Auto Insurance Scams
Although most insurance scams are directed from the insured at the insurer and not the insuree, remember that everyone, to an extent, is in the same boat here. Insurance is one of those deals that philosophers might label “tragedy of the commons”: everyone has an incentive to take advantage of the system, but the burden gets passed around to all. In general, an insurance company in financial trouble draws upon its customers to bail it out. And on a more specific level, for example, rising theft or accident rates in your neighborhood make you look like a higher-risk. Now that you have a personal incentive to keep a watchful eye, look out for some of the more common scams.
First, it’s pretty easy to take advantage of those simplistic, one-size-fits-all laws we have. Everyone knows that any rear-end collision is pretty much always the fault of the rear car, right? It’s not hard for an opportunist to scan the roads for a Mercedes to fill his rearview mirrors, slam on the brakes, and file a claim. The “victim” may also go off after the accident to inflict additional damage, and he may later claim more passengers were injured than were even in his car at the time.
Stay skeptical around overly generous motorists. One example might be a merging situation in which the driver signals his intent to willingly yield to give you the right of way. Then he speeds up, a sideswipe occurs, and when the police arrive, he denies ever giving you any such signal.
Possibly easiest of all are “paper accidents”, where the cost of accidents are simply exaggerated on paper (by a shady body shop) or fabricated altogether. Perpetrators typically keep claims under $1,000 so insurers would be less apt to investigate. Which is what makes it so easy.

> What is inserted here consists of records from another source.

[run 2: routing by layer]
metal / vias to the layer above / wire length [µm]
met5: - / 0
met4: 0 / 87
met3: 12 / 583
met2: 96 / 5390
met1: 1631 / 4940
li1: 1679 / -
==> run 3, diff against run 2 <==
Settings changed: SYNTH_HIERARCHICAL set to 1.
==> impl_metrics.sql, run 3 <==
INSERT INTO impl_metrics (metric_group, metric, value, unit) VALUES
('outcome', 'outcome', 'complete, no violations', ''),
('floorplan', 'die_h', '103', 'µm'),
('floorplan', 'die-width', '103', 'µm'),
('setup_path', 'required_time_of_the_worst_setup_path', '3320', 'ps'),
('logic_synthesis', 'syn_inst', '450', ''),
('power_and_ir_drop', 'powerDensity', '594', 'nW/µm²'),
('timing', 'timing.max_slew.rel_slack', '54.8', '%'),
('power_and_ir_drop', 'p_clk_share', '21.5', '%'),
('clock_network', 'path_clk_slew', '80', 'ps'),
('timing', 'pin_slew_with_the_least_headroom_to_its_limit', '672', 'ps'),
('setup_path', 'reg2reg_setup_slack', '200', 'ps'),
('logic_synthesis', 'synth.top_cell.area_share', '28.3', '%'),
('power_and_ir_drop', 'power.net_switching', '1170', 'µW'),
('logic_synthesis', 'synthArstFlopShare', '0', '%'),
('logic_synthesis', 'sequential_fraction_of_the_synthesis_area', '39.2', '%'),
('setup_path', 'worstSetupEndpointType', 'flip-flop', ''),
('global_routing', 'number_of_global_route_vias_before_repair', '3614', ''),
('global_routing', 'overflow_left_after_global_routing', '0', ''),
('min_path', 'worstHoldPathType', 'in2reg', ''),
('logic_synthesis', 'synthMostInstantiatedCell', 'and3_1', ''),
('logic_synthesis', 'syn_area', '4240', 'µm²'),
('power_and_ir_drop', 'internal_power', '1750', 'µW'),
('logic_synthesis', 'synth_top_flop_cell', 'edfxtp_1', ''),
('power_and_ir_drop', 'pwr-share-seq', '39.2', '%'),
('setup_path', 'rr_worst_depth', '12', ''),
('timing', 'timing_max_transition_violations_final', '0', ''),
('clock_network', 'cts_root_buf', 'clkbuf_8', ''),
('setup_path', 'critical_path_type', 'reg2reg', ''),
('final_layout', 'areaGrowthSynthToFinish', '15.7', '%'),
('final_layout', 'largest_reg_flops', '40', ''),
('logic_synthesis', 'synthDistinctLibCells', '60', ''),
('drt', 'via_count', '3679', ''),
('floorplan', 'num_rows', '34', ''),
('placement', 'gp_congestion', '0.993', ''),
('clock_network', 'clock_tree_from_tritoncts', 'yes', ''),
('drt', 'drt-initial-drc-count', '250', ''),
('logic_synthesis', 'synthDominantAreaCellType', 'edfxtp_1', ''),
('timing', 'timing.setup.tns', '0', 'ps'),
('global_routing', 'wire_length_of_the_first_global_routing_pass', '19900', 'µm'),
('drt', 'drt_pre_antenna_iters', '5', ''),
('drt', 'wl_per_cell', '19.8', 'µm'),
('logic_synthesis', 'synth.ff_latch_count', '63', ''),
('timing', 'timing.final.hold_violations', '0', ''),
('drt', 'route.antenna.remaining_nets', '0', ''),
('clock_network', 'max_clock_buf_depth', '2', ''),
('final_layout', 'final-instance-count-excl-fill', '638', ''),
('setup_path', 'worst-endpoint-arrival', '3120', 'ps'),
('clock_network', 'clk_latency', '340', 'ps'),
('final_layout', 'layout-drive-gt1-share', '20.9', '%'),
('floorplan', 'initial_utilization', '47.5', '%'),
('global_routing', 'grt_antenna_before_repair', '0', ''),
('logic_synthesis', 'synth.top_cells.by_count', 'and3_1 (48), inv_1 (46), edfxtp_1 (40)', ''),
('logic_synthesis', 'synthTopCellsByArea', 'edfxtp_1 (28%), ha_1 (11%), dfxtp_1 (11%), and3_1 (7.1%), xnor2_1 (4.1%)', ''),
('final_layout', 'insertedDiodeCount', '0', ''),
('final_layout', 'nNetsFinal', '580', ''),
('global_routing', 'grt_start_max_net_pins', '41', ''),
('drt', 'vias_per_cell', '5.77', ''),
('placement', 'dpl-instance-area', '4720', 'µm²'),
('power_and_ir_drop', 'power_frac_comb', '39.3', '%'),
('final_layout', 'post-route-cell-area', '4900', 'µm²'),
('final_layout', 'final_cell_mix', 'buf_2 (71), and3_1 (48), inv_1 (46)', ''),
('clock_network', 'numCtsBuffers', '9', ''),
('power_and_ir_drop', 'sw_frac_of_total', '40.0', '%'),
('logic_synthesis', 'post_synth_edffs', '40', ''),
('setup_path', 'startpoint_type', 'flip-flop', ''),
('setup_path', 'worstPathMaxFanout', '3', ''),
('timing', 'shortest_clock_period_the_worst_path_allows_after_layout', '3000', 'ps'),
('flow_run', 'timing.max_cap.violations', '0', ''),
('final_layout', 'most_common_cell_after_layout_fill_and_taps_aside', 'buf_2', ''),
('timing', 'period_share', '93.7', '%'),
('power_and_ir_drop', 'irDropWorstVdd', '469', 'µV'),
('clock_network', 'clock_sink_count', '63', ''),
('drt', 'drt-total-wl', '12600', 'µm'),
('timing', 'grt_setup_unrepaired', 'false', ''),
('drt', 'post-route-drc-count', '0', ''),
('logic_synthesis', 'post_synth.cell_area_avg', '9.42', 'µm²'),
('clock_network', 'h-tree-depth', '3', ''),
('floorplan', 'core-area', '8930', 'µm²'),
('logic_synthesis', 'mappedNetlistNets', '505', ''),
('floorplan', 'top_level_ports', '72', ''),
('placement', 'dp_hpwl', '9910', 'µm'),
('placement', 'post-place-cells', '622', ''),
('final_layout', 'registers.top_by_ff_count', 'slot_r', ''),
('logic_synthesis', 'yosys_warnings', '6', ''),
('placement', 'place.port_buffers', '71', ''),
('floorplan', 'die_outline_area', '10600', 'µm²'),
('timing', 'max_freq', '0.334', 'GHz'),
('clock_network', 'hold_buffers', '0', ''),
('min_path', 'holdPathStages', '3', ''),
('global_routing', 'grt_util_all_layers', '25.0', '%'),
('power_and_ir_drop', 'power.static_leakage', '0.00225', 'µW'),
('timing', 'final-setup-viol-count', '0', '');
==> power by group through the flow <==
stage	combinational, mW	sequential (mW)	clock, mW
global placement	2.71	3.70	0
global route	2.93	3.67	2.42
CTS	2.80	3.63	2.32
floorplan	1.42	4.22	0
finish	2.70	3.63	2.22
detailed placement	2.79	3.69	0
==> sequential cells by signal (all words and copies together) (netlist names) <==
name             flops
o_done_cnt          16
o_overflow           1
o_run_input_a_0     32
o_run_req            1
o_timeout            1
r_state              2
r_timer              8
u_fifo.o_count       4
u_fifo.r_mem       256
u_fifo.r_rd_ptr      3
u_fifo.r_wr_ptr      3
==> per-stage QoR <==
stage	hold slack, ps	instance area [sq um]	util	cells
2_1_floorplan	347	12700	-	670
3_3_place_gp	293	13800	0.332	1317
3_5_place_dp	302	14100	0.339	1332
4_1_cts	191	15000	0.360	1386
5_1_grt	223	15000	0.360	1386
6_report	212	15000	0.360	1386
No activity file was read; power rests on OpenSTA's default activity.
===== src/rtl/cache_refill_ctrl_if.sv =====
// cache_refill_ctrl_if: pipeline, memory and fill-port signals of the refill controller
interface cache_refill_ctrl_if #(
    parameter int TAG_W      = 26,
    parameter int INDEX_W    = 4,
    parameter int MISS_CNT_W = 16
);
    logic                  iReq;
    logic                  iHit;
    logic [31:0]           iAddress;
    logic                  iFlush;
    logic [INDEX_W-1:0]    iFlushIndex;
    logic                  oStall;
    logic                  oMemReq;
    logic [31:0]           oMemAddr;
    logic                  iMemGnt;
    logic                  iMemValid;
    logic [31:0]           iMemData;
    logic                  oFillEn;
    logic [INDEX_W-1:0]    oFillIndex;
    logic [TAG_W-1:0]      oFillTag;
    logic [31:0]           oFillData;
    logic [MISS_CNT_W-1:0] oMissCount;

    modport master (
        input  iReq, iHit, iAddress, iFlush, iFlushIndex, iMemGnt, iMemValid, iMemData,
        output oStall, oMemReq, oMemAddr, oFillEn, oFillIndex, oFillTag, oFillData, oMissCount
    );

    modport slave (
        output iReq, iHit, iAddress, iFlush, iFlushIndex, iMemGnt, iMemValid, iMemData,
        input  oStall, oMemReq, oMemAddr, oFillEn, oFillIndex, oFillTag, oFillData, oMissCount
    );
endinterface


===== src/rtl/cache_refill_ctrl.sv =====
// cache_refill_ctrl: stalls on a read miss, fetches one word from memory and fills the cache line
module cache_refill_ctrl #(
    parameter int TAG_W      = 26,
    parameter int INDEX_W    = 4,
    parameter int MISS_CNT_W = 16
) (
    input logic                 iClk,
    input logic                 iRst,
    cache_refill_ctrl_if.master bus
);
    typedef enum logic [2:0] {IDLE, REQ, WAIT, FILL, DONE} state_t;

    state_t                state_q, state_d;
    logic [TAG_W-1:0]      tag_q, tag_d;
    logic [INDEX_W-1:0]    index_q, index_d;
    logic [31:0]           data_q, data_d;
    logic                  drop_q, drop_d;
    logic [MISS_CNT_W-1:0] cnt_q, cnt_d;
    logic                  miss;
    logic                  flush_hit;

    // next state, miss latching, data capture and sticky drop of a flushed in-flight line
    always_comb begin
        state_d   = state_q;
        tag_d     = tag_q;
        index_d   = index_q;
        data_d    = data_q;
        drop_d    = drop_q;
        cnt_d     = cnt_q;
        miss      = state_q == IDLE && bus.iReq && !bus.iHit && !bus.iFlush;
        flush_hit = state_q inside {REQ, WAIT, FILL} && bus.iFlush && bus.iFlushIndex == index_q;
        if (flush_hit)
            drop_d = 1'b1;
        case (state_q)
            IDLE: if (miss) begin
                state_d = REQ;
                tag_d   = bus.iAddress[31 -: TAG_W];
                index_d = bus.iAddress[2 +: INDEX_W];
                drop_d  = 1'b0;
                cnt_d   = cnt_q + {{(MISS_CNT_W-1){1'b0}}, ~&cnt_q};
            end
            REQ:  state_d = bus.iMemGnt ? WAIT : REQ;
            WAIT: if (bus.iMemValid) begin
                state_d = FILL;
                data_d  = bus.iMemData;
            end
            FILL:    state_d = DONE;
            default: state_d = IDLE;
        endcase
    end

    // state and latched refill context; reset aborts any refill without a fill
    always_ff @(posedge iClk or negedge iRst) begin
        if (!iRst) begin
            state_q <= IDLE;
            tag_q   <= '0;
            index_q <= '0;
            data_q  <= '0;
            drop_q  <= 1'b0;
            cnt_q   <= '0;
        end else begin
            state_q <= state_d;
            tag_q   <= tag_d;
            index_q <= index_d;
            data_q  <= data_d;
            drop_q  <= drop_d;
            cnt_q   <= cnt_d;
        end
    end

    // a flush hitting the line in the very fill cycle also suppresses the write
    assign bus.oStall     = miss || state_q inside {REQ, WAIT, FILL};
    assign bus.oMemReq    = state_q == REQ;
    assign bus.oMemAddr   = {tag_q, index_q, 2'b00};
    assign bus.oFillEn    = state_q == FILL && !(drop_q || flush_hit);
    assign bus.oFillIndex = index_q;
    assign bus.oFillTag   = tag_q;
    assign bus.oFillData  = data_q;
    assign bus.oMissCount = cnt_q;
endmodule


===== src/flat_wrapper.sv =====
// flat-port wrapper written by rule: the top's interface ports become plain ports
module cache_refill_ctrl_flat 
#(
    parameter int TAG_W      = 26,
    parameter int INDEX_W    = 4,
    parameter int MISS_CNT_W = 16
)
  (iClk, iRst, bus_iReq, bus_iHit, bus_iAddress, bus_iFlush, bus_iFlushIndex, bus_iMemGnt, bus_iMemValid, bus_iMemData, bus_oStall, bus_oMemReq, bus_oMemAddr, bus_oFillEn, bus_oFillIndex, bus_oFillTag, bus_oFillData, bus_oMissCount);
  cache_refill_ctrl_if #(.TAG_W(TAG_W), .INDEX_W(INDEX_W), .MISS_CNT_W(MISS_CNT_W)) bus_i ();
  input logic iClk;
  input logic iRst;
  input wire logic [$bits(bus_i.iReq)-1:0] bus_iReq;
  input wire logic [$bits(bus_i.iHit)-1:0] bus_iHit;
  input wire logic [$bits(bus_i.iAddress)-1:0] bus_iAddress;
  input wire logic [$bits(bus_i.iFlush)-1:0] bus_iFlush;
  input wire logic [$bits(bus_i.iFlushIndex)-1:0] bus_iFlushIndex;
  input wire logic [$bits(bus_i.iMemGnt)-1:0] bus_iMemGnt;
  input wire logic [$bits(bus_i.iMemValid)-1:0] bus_iMemValid;
  input wire logic [$bits(bus_i.iMemData)-1:0] bus_iMemData;
  output wire logic [$bits(bus_i.oStall)-1:0] bus_oStall;
  output wire logic [$bits(bus_i.oMemReq)-1:0] bus_oMemReq;
  output wire logic [$bits(bus_i.oMemAddr)-1:0] bus_oMemAddr;
  output wire logic [$bits(bus_i.oFillEn)-1:0] bus_oFillEn;
  output wire logic [$bits(bus_i.oFillIndex)-1:0] bus_oFillIndex;
  output wire logic [$bits(bus_i.oFillTag)-1:0] bus_oFillTag;
  output wire logic [$bits(bus_i.oFillData)-1:0] bus_oFillData;
  output wire logic [$bits(bus_i.oMissCount)-1:0] bus_oMissCount;
  assign bus_i.iReq = bus_iReq;
  assign bus_i.iHit = bus_iHit;
  assign bus_i.iAddress = bus_iAddress;
  assign bus_i.iFlush = bus_iFlush;
  assign bus_i.iFlushIndex = bus_iFlushIndex;
  assign bus_i.iMemGnt = bus_iMemGnt;
  assign bus_i.iMemValid = bus_iMemValid;
  assign bus_i.iMemData = bus_iMemData;
  assign bus_oStall = bus_i.oStall;
  assign bus_oMemReq = bus_i.oMemReq;
  assign bus_oMemAddr = bus_i.oMemAddr;
  assign bus_oFillEn = bus_i.oFillEn;
  assign bus_oFillIndex = bus_i.oFillIndex;
  assign bus_oFillTag = bus_i.oFillTag;
  assign bus_oFillData = bus_i.oFillData;
  assign bus_oMissCount = bus_i.oMissCount;
  cache_refill_ctrl #(.TAG_W(TAG_W), .INDEX_W(INDEX_W), .MISS_CNT_W(MISS_CNT_W)) u_core (.iClk(iClk), .iRst(iRst), .bus(bus_i));
endmodule

===== config.mk =====
export PLATFORM = sky130hd
export DESIGN_NAME = cache_refill_ctrl_flat
export DESIGN_NICKNAME = d
export VERILOG_FILES = /design/src/rtl/cache_refill_ctrl_if.sv /design/src/rtl/cache_refill_ctrl.sv /design/src/flat_wrapper.sv
export SDC_FILE = /design/constraint.sdc
export NUM_CORES = 1
export LEC_CHECK = 0
export CORE_MARGIN = 5
export CORE_UTILIZATION = 40
export DETAILED_ROUTE_END_ITERATION = 8
export PLACE_DENSITY = 0.86
export RECOVER_POWER = 100
export SLEW_MARGIN = 15
export SYNTH_ARGS = -nofsm -noshare
export SYNTH_HDL_FRONTEND = slang
export SYNTH_SLANG_ARGS = --single-unit

===== constraint.sdc =====
create_clock -name iClk -period 2.47 [get_ports iClk]
set_input_delay 0.494 -clock iClk [delete_from_list [all_inputs] [get_ports iClk]]
set_output_delay 0.494 -clock iClk [all_outputs]
set_load 0.01 [all_outputs]

==> impl_results.md <==
* Outcome: complete, no violations
* Crit path DAT at 1830 ps
* Starting Density at 41.5%
* ANT cells at 0
* Ranking of synthesized cells by area: dfrtp_1 (56%), nand2_1 (11%), mux2_2 (9.3%), buf_4 (6.6%), xnor2_1 (2.9%)
* Syn Area/Cell at 11.1 um2
* Worst VDD drop at 0.580 mV
* H-Tree Depth at 3
* RSZ-0062 raised after global routing: no
* R2r startpoint: u_core.bus.oMissCount[6]
* Worst-path clk slew at 90 ps
* Die Footprint at 0.0111 mm2
* CP required at 1980 ps
* Core Util, Final at 62.7%
* Pwr dens at 1100 mW/mm2
* Vias in the first global route at 3037
* Placed cell count at 585
* # DRC at 0
* Maximum root-to-sink buffer count at 2
* Routed Antenna Nets at 0
* Ys async rst share at 100%
* Reg2Reg Setup Slack at 280 ps
* Fin Clk Skew at 15.1 ps
* Max-Cap Viols at 0
* Die width at 106 um
* Setup TNS at 0 ps
* Distinct cell type count after synthesis at 35
* Final Max Tran Viols at 0
* DP HPWL at 7.55 mm
* Clock tree sinks at 82
* GRT Util Overall at 17.0%
* Routability Congestion at 0.794
* Vias per cell at 4.77
* Worst setup SP type: input pin
* Period minus WS final at 2320 ps
* Slew @ Worst Pin at 1020 ps
* Core ar. at 0.00881 mm2
* Critical path type: in2out
* Share of layout cells above drive strength 1 at 11.8%
* CTS tree: yes
* First DRT Iteration DRCs at 66
* Fin nets at 567
* Row cnt at 34
* Total gr overflow at 0
* I/O pins at 188
* Area leader, netlist: dfrtp_1
* Clk_lat worst skew at 340 ps
* R2R Path End: u_core.bus.oMissCount[14]
* Die height at 106 um
* Register area share after synthesis at 56.2%
* Top_reg_cell synth: dfrtp_1
* Crit path max fanout at 2
* Non-filler cells, final at 601
* Tcrit/Tclk final at 94.1%
* WHS at 306 ps
* CP Capture Type: output port
* P&R area growth vs syn at 51.3%
* Via count at 2865
* R2R depth at 9
* Number of synthesized register bits at 82
* Final setup viols at 0
* WL/cell at 15.8 um
* Global-route wire length before repair at 15.3 mm
* Initial antenna violation count at 0
* Final Power at 6.05 mW
* YS warnings at 0
* Root Driver: clkbuf_8
* Largest net degree at the start of global routing at 43
* Synth Instances at 329
* Routed WL at 9.49 mm
* Drt first pass iters at 4
* Port buffer count at 183
* Fin. Hold Viols at 0
* Slew HR at 32.2%
* Number of flops mapped to enable cells by yosys at 0
* Worst min-delay path class: in2async
* Total CTS buffers at 9
* Lkg Pwr at 2.59 nW
* Fmax at 0.430 GHz
* Yosys top cell area share at 56.2%
* Post-synthesis cell area at 0.00365 mm2
[state kept, by name (all words and copies together), names as in the netlist]
signal                 flops
u_core.bus.oFillData      32
u_core.drop_q              1
u_core.state_q             3
u_core.bus.oMissCount     16
u_core.bus.oFillIndex      4
u_core.bus.oFillTag       26
[how the worst max path moves through the flow]
stage / from / endpoint / slack [ps] / depth (start not counted)
CTS: bus_iFlushIndex[0] / bus_oFillEn / 80 / 6
global route: bus_iFlushIndex[0] / bus_oFillEn / 60 / 6
global placement: bus_iFlushIndex[0] / bus_oFillEn / -170 / 6
detailed placement: bus_iFlushIndex[0] / bus_oFillEn / -170 / 6
finish: bus_iReq / bus_oStall / 150 / 4
floorplan: u_core.bus.oMissCount[2] / u_core.bus.oMissCount[14] / 610 / 9
===== src/rtl/seq_addsub_pkg.sv =====
// seq_addsub_pkg: shared types and sizing helpers for the multi-cycle adder/subtractor.
package seq_addsub_pkg;

  // Controller states
  typedef enum logic [1:0] {
    ST_IDLE = 2'd0,
    ST_BUSY = 2'd1,
    ST_DONE = 2'd2
  } state_e;

  // Narrowest legal chunk index register
  localparam int unsigned IDX_W_MIN = 1;

  // Number of chunks needed to cover the operand width
  function automatic int unsigned nchunk(input int unsigned width, input int unsigned chunk);
    return width / chunk;
  endfunction

  // Index register width: clog2 of the chunk count, never below one bit
  function automatic int unsigned idx_width(input int unsigned n);
    int unsigned w;
    w = (n <= 2) ? IDX_W_MIN : $clog2(n);
    return w;
  endfunction

endpackage
<file path="src/rtl/control_sequencer_if.sv">
// control_sequencer_if: fetch handshake plus decoder/datapath bus of the control sequencer.
//
// Signals:
//   instr_valid, instr_in, instr_ready : instruction fetch valid/ready handshake
//   halt_req                           : stop at the next instruction boundary
//   dec_cw, dec_next_state             : control word and next micro-state from the decoder
//   instruction, state                 : instruction register and micro-state to the decoders
//   control_word                       : gated control word to the datapath
//   halted, fault                      : status (HALT state, sticky step-overrun fault)
//   retired_count, cycle_count         : performance counters (zero unless SEQ_PERF_EN)
//
// Modports: master = sequencer side, slave = environment (memory, decoders, datapath).
interface control_sequencer_if;
    logic        instr_valid;
    logic [31:0] instr_in;
    logic        instr_ready;
    logic        halt_req;
    logic [30:0] dec_cw;
    logic [1:0]  dec_next_state;
    logic [31:0] instruction;
    logic [1:0]  state;
    logic [30:0] control_word;
    logic        halted;
    logic        fault;
    logic [31:0] retired_count;
    logic [31:0] cycle_count;

    modport master (
        input  instr_valid, instr_in, halt_req, dec_cw, dec_next_state,
        output instr_ready, instruction, state, control_word, halted, fault,
               retired_count, cycle_count
    );

    modport slave (
        output instr_valid, instr_in, halt_req, dec_cw, dec_next_state,
        input  instr_ready, instruction, state, control_word, halted, fault,
               retired_count, cycle_count
    );
endinterface

</file>
<file path="src/rtl/control_sequencer.sv">
// control_sequencer: multi-cycle control sequencer ahead of the per-opcode decoders.
//
// Fetches an instruction over a valid/ready handshake, holds it in the instruction register,
// presents {instruction, state} to the decoders and forwards the decoder's control word to the
// datapath while stepping micro-states until the decoder returns next state 2'b00.
//
// Ports:
//   clock : system clock, rising edge
//   reset : asynchronous, active-high reset
//   bus   : control_sequencer_if.master (fetch handshake, decoder bus, status, counters)
//
// Parameters:
//   MAX_STEPS : EXECUTE cycles allowed per instruction before a fault (1..4)
//   FETCH_CW  : control word issued on the fetch-accept cycle (PC <- PC+4)
//
// Optional feature: define SEQ_PERF_EN to build the cycle and retired-instruction counters;
// otherwise both counter outputs are tied to zero and no counter flops exist.
module control_sequencer #(
    parameter int unsigned MAX_STEPS = 4,
    parameter logic [30:0] FETCH_CW  = 31'h20000000
) (
    input logic                 clock,
    input logic                 reset,
    control_sequencer_if.master bus
);

    typedef enum logic [1:0] {StFetch, StExecute, StHalt} fsm_e;

    localparam logic [2:0] MaxStep = 3'(MAX_STEPS);

    fsm_e        fsm_q;
    logic [31:0] instr_q;
    logic [1:0]  state_q;
    logic [2:0]  step_q;
    logic        fault_q;
    logic        halted_q;

    logic        retire;
    logic [30:0] cw;
    logic        ready;

    assign retire = (fsm_q == StExecute) && (bus.dec_next_state == 2'b00);

    // Handshake and control word depend on same-cycle inputs, so they stay combinational.
    // Reset gates them because the FSM already sits in FETCH while reset is held.
    always_comb begin
        ready = 1'b0;
        cw    = '0;
        if (!reset) begin
            unique case (fsm_q)
                StFetch: begin
                    if (!bus.halt_req) begin
                        ready = 1'b1;
                        if (bus.instr_valid) cw = FETCH_CW;
                    end
                end
                StExecute: cw = bus.dec_cw;
                default: ;
            endcase
        end
    end

    always_ff @(posedge clock or posedge reset) begin
        if (reset) begin
            fsm_q    <= StFetch;
            instr_q  <= '0;
            state_q  <= 2'b00;
            step_q   <= '0;
            fault_q  <= 1'b0;
            halted_q <= 1'b0;
        end else begin
            unique case (fsm_q)
                StFetch: begin
                    // halt_req wins over a pending instruction
                    if (bus.halt_req) begin
                        fsm_q    <= StHalt;
                        halted_q <= 1'b1;
                    end else if (bus.instr_valid) begin
                        instr_q <= bus.instr_in;
                        state_q <= 2'b00;
                        step_q  <= 3'd1;
                        fsm_q   <= StExecute;
                    end
                end
                StExecute: begin
                    if (bus.dec_next_state == 2'b00) begin
                        state_q <= 2'b00;
                        fsm_q   <= StFetch;
                    end else if (step_q == MaxStep) begin
                        // Step budget exhausted without retiring: abort, not counted as retired
                        fault_q  <= 1'b1;
                        halted_q <= 1'b1;
                        fsm_q    <= StHalt;
                    end else begin
                        state_q <= bus.dec_next_state;
                        step_q  <= step_q + 3'd1;
                    end
                end
                StHalt: ;
                default: fsm_q <= StFetch;
            endcase
        end
    end

    assign bus.instr_ready  = ready;
    assign bus.control_word = cw;
    assign bus.instruction  = instr_q;
    assign bus.state        = state_q;
    assign bus.halted       = halted_q;
    assign bus.fault        = fault_q;

`ifdef SEQ_PERF_EN
    logic [31:0] cycle_q;
    logic [31:0] retired_q;

    always_ff @(posedge clock or posedge reset) begin
        if (reset) begin
            cycle_q   <= '0;
            retired_q <= '0;
        end else begin
            if (fsm_q != StHalt) cycle_q <= cycle_q + 32'd1;
            if (retire) retired_q <= retired_q + 32'd1;
        end
    end

    assign bus.cycle_count   = cycle_q;
    assign bus.retired_count = retired_q;
`else
    logic unused_retire;
    assign unused_retire     = retire;
    assign bus.cycle_count   = '0;
    assign bus.retired_count = '0;
`endif

endmodule

</file>
<file path="src/flat_wrapper.sv">
// flat-port wrapper written by rule: the top's interface ports become plain ports
module control_sequencer_flat 
#(
    parameter int unsigned MAX_STEPS = 4,
    parameter logic [30:0] FETCH_CW  = 31'h20000000
)
  (clock, reset, bus_instr_valid, bus_instr_in, bus_halt_req, bus_dec_cw, bus_dec_next_state, bus_instr_ready, bus_instruction, bus_state, bus_control_word, bus_halted, bus_fault, bus_retired_count, bus_cycle_count);
  control_sequencer_if bus_i ();
  input logic clock;
  input logic reset;
  input wire logic [$bits(bus_i.instr_valid)-1:0] bus_instr_valid;
  input wire logic [$bits(bus_i.instr_in)-1:0] bus_instr_in;
  input wire logic [$bits(bus_i.halt_req)-1:0] bus_halt_req;
  input wire logic [$bits(bus_i.dec_cw)-1:0] bus_dec_cw;
  input wire logic [$bits(bus_i.dec_next_state)-1:0] bus_dec_next_state;
  output wire logic [$bits(bus_i.instr_ready)-1:0] bus_instr_ready;
  output wire logic [$bits(bus_i.instruction)-1:0] bus_instruction;
  output wire logic [$bits(bus_i.state)-1:0] bus_state;
  output wire logic [$bits(bus_i.control_word)-1:0] bus_control_word;
  output wire logic [$bits(bus_i.halted)-1:0] bus_halted;
  output wire logic [$bits(bus_i.fault)-1:0] bus_fault;
  output wire logic [$bits(bus_i.retired_count)-1:0] bus_retired_count;
  output wire logic [$bits(bus_i.cycle_count)-1:0] bus_cycle_count;
  assign bus_i.instr_valid = bus_instr_valid;
  assign bus_i.instr_in = bus_instr_in;
  assign bus_i.halt_req = bus_halt_req;
  assign bus_i.dec_cw = bus_dec_cw;
  assign bus_i.dec_next_state = bus_dec_next_state;
  assign bus_instr_ready = bus_i.instr_ready;
  assign bus_instruction = bus_i.instruction;
  assign bus_state = bus_i.state;
  assign bus_control_word = bus_i.control_word;
  assign bus_halted = bus_i.halted;
  assign bus_fault = bus_i.fault;
  assign bus_retired_count = bus_i.retired_count;
  assign bus_cycle_count = bus_i.cycle_count;
  control_sequencer #(.MAX_STEPS(MAX_STEPS), .FETCH_CW(FETCH_CW)) u_core (.clock(clock), .reset(reset), .bus(bus_i));
endmodule
</file>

If cautious, preventative driving doesn’t work, then in any incident, the smart move is to document the responses, driver’s licenses, and plate numbers of everyone and everything, take a photo or two if you have a camera handy, and call the cops right away. If the other guy wants to lie, make him lie right there, unrehearsed, for the official record, to the face of the law. If anything comes up, it will be easier to fight it then.